Every SM of the NVIDIA V100s holds 32 FP64 (double-precision) cores, 64 FP32 (single-precision) cores, 64 INT32 cores, and even 8 very special tensor cores. On top of it, there is also a 128-KB combined memory block for shared memory and a L1 cache, which can be configured to allow up to 96 KB of shared memory. Furthermore, every SM sports four texture units, which take advantage of the L1 cache. Now that’s a mouthful.
HBM2 with 900 GB/s
Next up in Summit’s impressive hybrid hardware architecture is the HBM2. HBM2 is short for high-bandwidth memory.
Let’s recap that: Every NVIDIA V100 offers access to 16 GB of high-bandwidth memory, but the real kicker is the access speed of up to 900 GB/s. In charge of supervising and coordinating the access to this memory are eight 512-bit memory controllers. In order to smooth the ride, all accesses to the HBM2 are performed via a 6 MB L2 Cache.
The Tesla V100 is home to 640 tensor cores. Since there are 8 per SM, we get to 8 x 80, which translates into a total of 640 tensor cores. What is a tensor? Actually, a tensor means just a generalized matrix. It can be a 1-dimensional matrix. That would be plain and simple a vector. Or a 3-dimensional matrix. Think about a Rubik’s Cube. While a Rubik’s Cube is absolutely symmetrical with a 3 x 3 x 3 structure, the tensor cores of NVIDIA’s V100 are slightly different. Imagine a 4 x 4 matrix, which is actually just a 2-dimensional grid of numbers and which, in this example, we call Matrix D.

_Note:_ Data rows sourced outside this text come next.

### config.mk
export PLATFORM = sky130hd
export DESIGN_NAME = conv1_mac_acc
export DESIGN_NICKNAME = d
export VERILOG_FILES = /design/src/rtl/conv1_mac_acc.sv
export SDC_FILE = /design/constraint.sdc
export NUM_CORES = 1
export LEC_CHECK = 0
export CORE_UTILIZATION = 40
export DETAILED_ROUTE_END_ITERATION = 8
export SYNTH_ARGS = -nofsm -noshare
export SYNTH_HDL_FRONTEND = slang
export SYNTH_SLANG_ARGS = --single-unit
### constraint.sdc
create_clock -name ap_clk -period 5.28 [get_ports ap_clk]
set_input_delay 0.792 -clock ap_clk [delete_from_list [all_inputs] [get_ports ap_clk]]
set_output_delay 0.792 -clock ap_clk [all_outputs]
set_load 0.01 [all_outputs]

The Matrix D is the result of the product of (Matrix A x Matrix B) + Matrix C. The numbers in these matrices are FP16 or FP32. FP stands for Floating Point and means a real number which requires 16 bit. That’s why it’s called FP16 for short or also “half precision”. Usually “full precision” means 32 or 64 bit.
That’s maybe hard to imagine. I hear you, you get a picture. A picture says more than thousand words.

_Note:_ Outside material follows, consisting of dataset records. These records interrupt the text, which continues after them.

<file path="src/rtl/q294_pkg.sv">
// Shared types and the single-share Q294 threshold component for the nibble-serial layer.
package q294_pkg;

    typedef enum logic [1:0] {
        IDLE,
        RUN,
        DONE
    } state_t;

    localparam int NIBBLES = 16;

    // a is this share's nibble, b is the next share's nibble in the rotation.
    function automatic logic [3:0] q294_share(input logic [3:0] a, input logic [3:0] b);
        logic [3:0] o;
        o[3] = a[3];
        o[2] = a[2];
        o[1] = a[1] ^ (a[3] & a[2]) ^ (a[3] & b[2]) ^ (b[3] & a[2]);
        o[0] = a[0] ^ (a[3] & a[1]) ^ (a[3] & b[1]) ^ (b[3] & a[1]);
        return o;
    endfunction

endpackage

</file>
<file path="src/rtl/q294_layer_serial_if.sv">
// Input/output valid-ready bus carrying the three 64-bit shares of a Midori64 state.
interface q294_layer_serial_if;

    logic        in_valid;
    logic        in_ready;
    logic [63:0] in_sh1;
    logic [63:0] in_sh2;
    logic [63:0] in_sh3;
    logic        out_valid;
    logic        out_ready;
    logic [63:0] out_sh1;
    logic [63:0] out_sh2;
    logic [63:0] out_sh3;

    modport master (
        output in_valid, in_sh1, in_sh2, in_sh3, out_ready,
        input  in_ready, out_valid, out_sh1, out_sh2, out_sh3
    );

    modport slave (
        input  in_valid, in_sh1, in_sh2, in_sh3, out_ready,
        output in_ready, out_valid, out_sh1, out_sh2, out_sh3
    );

endinterface

</file>
<file path="src/rtl/q294_nibble_ti.sv">
// Combinational 3-share Q294 for one nibble; each output share is non-complete (never sees its own "previous" share).
module q294_nibble_ti
    import q294_pkg::*;
(
    input  logic [3:0] i_sh1,
    input  logic [3:0] i_sh2,
    input  logic [3:0] i_sh3,
    output logic [3:0] o_sh1,
    output logic [3:0] o_sh2,
    output logic [3:0] o_sh3
);

    assign o_sh1 = q294_share(i_sh1, i_sh2);
    assign o_sh2 = q294_share(i_sh2, i_sh3);
    assign o_sh3 = q294_share(i_sh3, i_sh1);

endmodule

</file>
<file path="src/rtl/q294_layer_serial.sv">
// Nibble-serial Q294 TI layer: loads a shared state, rotates it through NPC component slices, presents the result.
module q294_layer_serial
    import q294_pkg::*;
#(
    parameter int NPC = 4
) (
    input  logic               clk,
    input  logic               rst,
    q294_layer_serial_if.slave bus,
    output logic               busy
);

    localparam int N  = NIBBLES / NPC;
    localparam int CW = (N > 1) ? $clog2(N) : 1;
    localparam int SW = 4 * NPC;

    state_t        r_state;
    logic [CW-1:0] r_cnt;
    logic [63:0]   r_sh1;
    logic [63:0]   r_sh2;
    logic [63:0]   r_sh3;
    logic          r_in_ready;
    logic          r_out_valid;
    logic          r_busy;

    logic [SW-1:0] w_new1;
    logic [SW-1:0] w_new2;
    logic [SW-1:0] w_new3;
    logic [63:0]   w_next1;
    logic [63:0]   w_next2;
    logic [63:0]   w_next3;

    for (genvar k = 0; k < NPC; k++) begin : g_nib
        q294_nibble_ti u_ti (
            .i_sh1 (r_sh1[4*k +: 4]),
            .i_sh2 (r_sh2[4*k +: 4]),
            .i_sh3 (r_sh3[4*k +: 4]),
            .o_sh1 (w_new1[4*k +: 4]),
            .o_sh2 (w_new2[4*k +: 4]),
            .o_sh3 (w_new3[4*k +: 4])
        );
    end

    // Results enter at the top so that after N shifts every nibble is back in its own position.
    if (NPC == NIBBLES) begin : g_full
        assign w_next1 = w_new1;
        assign w_next2 = w_new2;
        assign w_next3 = w_new3;
    end else begin : g_part
        assign w_next1 = {w_new1, r_sh1[63:SW]};
        assign w_next2 = {w_new2, r_sh2[63:SW]};
        assign w_next3 = {w_new3, r_sh3[63:SW]};
    end

    always_ff @(posedge clk) begin
        if (rst) begin
            r_state     <= IDLE;
            r_cnt       <= '0;
            r_sh1       <= '0;
            r_sh2       <= '0;
            r_sh3       <= '0;
            r_in_ready  <= 1'b1;
            r_out_valid <= 1'b0;
            r_busy      <= 1'b0;
        end else begin
            case (r_state)
                IDLE: begin
                    if (bus.in_valid) begin
                        r_sh1      <= bus.in_sh1;
                        r_sh2      <= bus.in_sh2;
                        r_sh3      <= bus.in_sh3;
                        r_cnt      <= '0;
                        r_state    <= RUN;
                        r_in_ready <= 1'b0;
                        r_busy     <= 1'b1;
                    end
                end
                RUN: begin
                    r_sh1 <= w_next1;
                    r_sh2 <= w_next2;
                    r_sh3 <= w_next3;
                    r_cnt <= r_cnt + CW'(1);
                    if (r_cnt == CW'(N - 1)) begin
                        r_state     <= DONE;
                        r_out_valid <= 1'b1;
                    end
                end
                DONE: begin
                    if (bus.out_ready) begin
                        r_state     <= IDLE;
                        r_out_valid <= 1'b0;
                        r_in_ready  <= 1'b1;
                        r_busy      <= 1'b0;
                    end
                end
                default: begin
                    r_state     <= IDLE;
                    r_out_valid <= 1'b0;
                    r_in_ready  <= 1'b1;
                    r_busy      <= 1'b0;
                end
            endcase
        end
    end

    assign bus.in_ready  = r_in_ready;
    assign bus.out_valid = r_out_valid;
    assign bus.out_sh1   = r_sh1;
    assign bus.out_sh2   = r_sh2;
    assign bus.out_sh3   = r_sh3;
    assign busy          = r_busy;

endmodule

</file>
<file path="src/flat_wrapper.sv">
// flat-port wrapper written by rule: the top's interface ports become plain ports
module q294_layer_serial_flat import q294_pkg::*;
#(
    parameter int NPC = 4
)
  (clk, rst, busy, bus_in_valid, bus_in_sh1, bus_in_sh2, bus_in_sh3, bus_out_ready, bus_in_ready, bus_out_valid, bus_out_sh1, bus_out_sh2, bus_out_sh3);
  q294_layer_serial_if bus_i ();
  input  logic clk;
  input  logic rst;
  output logic busy;
  input wire logic [$bits(bus_i.in_valid)-1:0] bus_in_valid;
  input wire logic [$bits(bus_i.in_sh1)-1:0] bus_in_sh1;
  input wire logic [$bits(bus_i.in_sh2)-1:0] bus_in_sh2;
  input wire logic [$bits(bus_i.in_sh3)-1:0] bus_in_sh3;
  input wire logic [$bits(bus_i.out_ready)-1:0] bus_out_ready;
  output wire logic [$bits(bus_i.in_ready)-1:0] bus_in_ready;
  output wire logic [$bits(bus_i.out_valid)-1:0] bus_out_valid;
  output wire logic [$bits(bus_i.out_sh1)-1:0] bus_out_sh1;
  output wire logic [$bits(bus_i.out_sh2)-1:0] bus_out_sh2;
  output wire logic [$bits(bus_i.out_sh3)-1:0] bus_out_sh3;
  assign bus_i.in_valid = bus_in_valid;
  assign bus_i.in_sh1 = bus_in_sh1;
  assign bus_i.in_sh2 = bus_in_sh2;
  assign bus_i.in_sh3 = bus_in_sh3;
  assign bus_i.out_ready = bus_out_ready;
  assign bus_in_ready = bus_i.in_ready;
  assign bus_out_valid = bus_i.out_valid;
  assign bus_out_sh1 = bus_i.out_sh1;
  assign bus_out_sh2 = bus_i.out_sh2;
  assign bus_out_sh3 = bus_i.out_sh3;
  q294_layer_serial #(.NPC(NPC)) u_core (.clk(clk), .rst(rst), .bus(bus_i), .busy(busy));
endmodule
</file>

Four times four elements yields 16 elements. Every one of these 16 elements results from the A x B matrix multiplication. Without going into further details, this is the content of just one tensor core in the NVIDIA Tesla V100. Now picture 640 tensor cores at the same time. Wow, that’s very impressive. Even handling all these floating point values is already an amazing feat all by itself.

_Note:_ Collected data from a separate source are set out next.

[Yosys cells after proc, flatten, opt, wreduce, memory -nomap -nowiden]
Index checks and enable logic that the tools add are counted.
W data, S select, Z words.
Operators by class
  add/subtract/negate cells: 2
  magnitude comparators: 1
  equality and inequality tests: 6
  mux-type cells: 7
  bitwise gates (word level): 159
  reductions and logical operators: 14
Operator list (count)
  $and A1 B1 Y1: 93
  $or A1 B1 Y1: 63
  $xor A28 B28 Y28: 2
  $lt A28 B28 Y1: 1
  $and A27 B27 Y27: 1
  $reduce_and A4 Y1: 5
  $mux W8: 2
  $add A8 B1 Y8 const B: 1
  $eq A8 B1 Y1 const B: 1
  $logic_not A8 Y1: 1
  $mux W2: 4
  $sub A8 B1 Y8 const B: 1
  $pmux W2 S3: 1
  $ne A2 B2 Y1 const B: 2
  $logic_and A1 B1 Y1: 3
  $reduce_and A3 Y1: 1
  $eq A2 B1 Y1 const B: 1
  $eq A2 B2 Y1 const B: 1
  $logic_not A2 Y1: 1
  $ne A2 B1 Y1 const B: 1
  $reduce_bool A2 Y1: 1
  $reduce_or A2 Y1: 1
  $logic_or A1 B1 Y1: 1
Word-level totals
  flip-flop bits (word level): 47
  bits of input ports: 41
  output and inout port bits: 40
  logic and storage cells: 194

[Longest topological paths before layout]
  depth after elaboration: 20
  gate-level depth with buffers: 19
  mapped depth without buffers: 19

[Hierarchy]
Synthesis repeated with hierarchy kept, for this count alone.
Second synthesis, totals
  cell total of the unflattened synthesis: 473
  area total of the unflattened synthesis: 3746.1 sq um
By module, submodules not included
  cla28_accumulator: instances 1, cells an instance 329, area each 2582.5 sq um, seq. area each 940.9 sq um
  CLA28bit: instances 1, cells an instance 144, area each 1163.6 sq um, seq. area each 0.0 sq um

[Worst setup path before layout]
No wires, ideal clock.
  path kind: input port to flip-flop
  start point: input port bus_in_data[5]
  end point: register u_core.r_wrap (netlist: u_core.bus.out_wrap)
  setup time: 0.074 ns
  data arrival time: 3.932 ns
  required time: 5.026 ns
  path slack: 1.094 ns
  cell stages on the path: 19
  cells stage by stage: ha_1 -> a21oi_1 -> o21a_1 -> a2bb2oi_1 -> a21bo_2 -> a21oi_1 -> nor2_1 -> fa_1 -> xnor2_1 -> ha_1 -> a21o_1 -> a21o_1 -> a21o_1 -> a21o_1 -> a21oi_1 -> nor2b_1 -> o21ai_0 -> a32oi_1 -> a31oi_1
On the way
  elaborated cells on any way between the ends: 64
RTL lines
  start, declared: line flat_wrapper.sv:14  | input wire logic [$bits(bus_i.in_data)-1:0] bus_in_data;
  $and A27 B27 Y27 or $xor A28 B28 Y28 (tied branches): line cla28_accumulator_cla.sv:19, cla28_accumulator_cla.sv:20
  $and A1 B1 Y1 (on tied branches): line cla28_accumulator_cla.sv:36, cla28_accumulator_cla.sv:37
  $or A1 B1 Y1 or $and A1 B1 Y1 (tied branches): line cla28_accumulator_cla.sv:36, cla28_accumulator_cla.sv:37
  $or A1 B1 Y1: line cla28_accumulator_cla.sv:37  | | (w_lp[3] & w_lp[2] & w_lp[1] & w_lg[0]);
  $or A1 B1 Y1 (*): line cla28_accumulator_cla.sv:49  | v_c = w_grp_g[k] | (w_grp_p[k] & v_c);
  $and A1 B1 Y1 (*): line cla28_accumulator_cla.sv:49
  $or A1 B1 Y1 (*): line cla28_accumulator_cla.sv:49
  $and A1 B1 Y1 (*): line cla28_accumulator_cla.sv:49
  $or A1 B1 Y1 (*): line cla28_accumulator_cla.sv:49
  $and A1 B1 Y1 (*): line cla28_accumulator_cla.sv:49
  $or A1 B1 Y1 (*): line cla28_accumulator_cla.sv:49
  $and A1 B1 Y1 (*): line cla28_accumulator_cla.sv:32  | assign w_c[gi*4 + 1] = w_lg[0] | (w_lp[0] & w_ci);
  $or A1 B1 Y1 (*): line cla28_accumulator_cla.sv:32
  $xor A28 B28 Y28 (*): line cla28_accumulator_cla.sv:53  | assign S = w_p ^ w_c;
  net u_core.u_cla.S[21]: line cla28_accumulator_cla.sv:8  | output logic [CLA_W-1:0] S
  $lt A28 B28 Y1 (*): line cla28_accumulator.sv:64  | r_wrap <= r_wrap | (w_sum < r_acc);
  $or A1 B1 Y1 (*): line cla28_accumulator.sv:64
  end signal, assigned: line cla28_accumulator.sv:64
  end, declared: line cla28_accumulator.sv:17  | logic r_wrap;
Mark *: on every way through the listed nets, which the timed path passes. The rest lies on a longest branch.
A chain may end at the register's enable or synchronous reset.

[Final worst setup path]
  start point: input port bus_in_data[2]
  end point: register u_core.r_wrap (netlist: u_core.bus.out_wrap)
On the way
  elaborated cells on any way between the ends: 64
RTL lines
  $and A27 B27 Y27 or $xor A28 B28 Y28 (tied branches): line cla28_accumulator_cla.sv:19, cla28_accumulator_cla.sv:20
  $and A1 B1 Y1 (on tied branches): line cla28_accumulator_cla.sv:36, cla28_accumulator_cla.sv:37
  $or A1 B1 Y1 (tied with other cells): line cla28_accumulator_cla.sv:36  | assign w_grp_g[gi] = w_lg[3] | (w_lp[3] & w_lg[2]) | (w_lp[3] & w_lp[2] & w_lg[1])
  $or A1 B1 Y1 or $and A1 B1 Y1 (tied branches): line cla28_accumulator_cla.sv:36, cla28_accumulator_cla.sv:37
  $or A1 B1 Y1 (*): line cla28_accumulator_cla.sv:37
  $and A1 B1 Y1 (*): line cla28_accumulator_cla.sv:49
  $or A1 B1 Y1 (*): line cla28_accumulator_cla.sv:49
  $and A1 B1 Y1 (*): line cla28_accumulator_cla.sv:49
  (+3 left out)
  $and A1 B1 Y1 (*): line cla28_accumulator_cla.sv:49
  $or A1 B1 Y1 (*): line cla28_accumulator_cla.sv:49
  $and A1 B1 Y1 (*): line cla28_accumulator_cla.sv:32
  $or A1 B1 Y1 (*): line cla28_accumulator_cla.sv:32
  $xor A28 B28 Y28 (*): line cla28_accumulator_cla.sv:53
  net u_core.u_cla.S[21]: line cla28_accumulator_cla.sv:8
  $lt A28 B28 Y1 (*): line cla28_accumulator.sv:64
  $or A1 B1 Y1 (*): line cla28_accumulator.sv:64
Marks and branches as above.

The NVIDIA V100 in the Summit goes even further as it sports unified memory.
Unified Memory, Nodes, and more
In order to simplify programming for the the NVIDIA Tesla V100s in the Summit, IBM gave it a unified memory architecture. The IBM Summit is well equipped with memory:
- Memory/node: 512GB DDR4 + HBM,
- NV Memory/node: 1600GB,
- Total System Memory: >10PB DDR4 + HBM + Non-volatile.
Every node delivers in excess of 40 TF and the IBM Summit sports about 4,600 nodes. The total performance is an impressive 200 PetaFlop.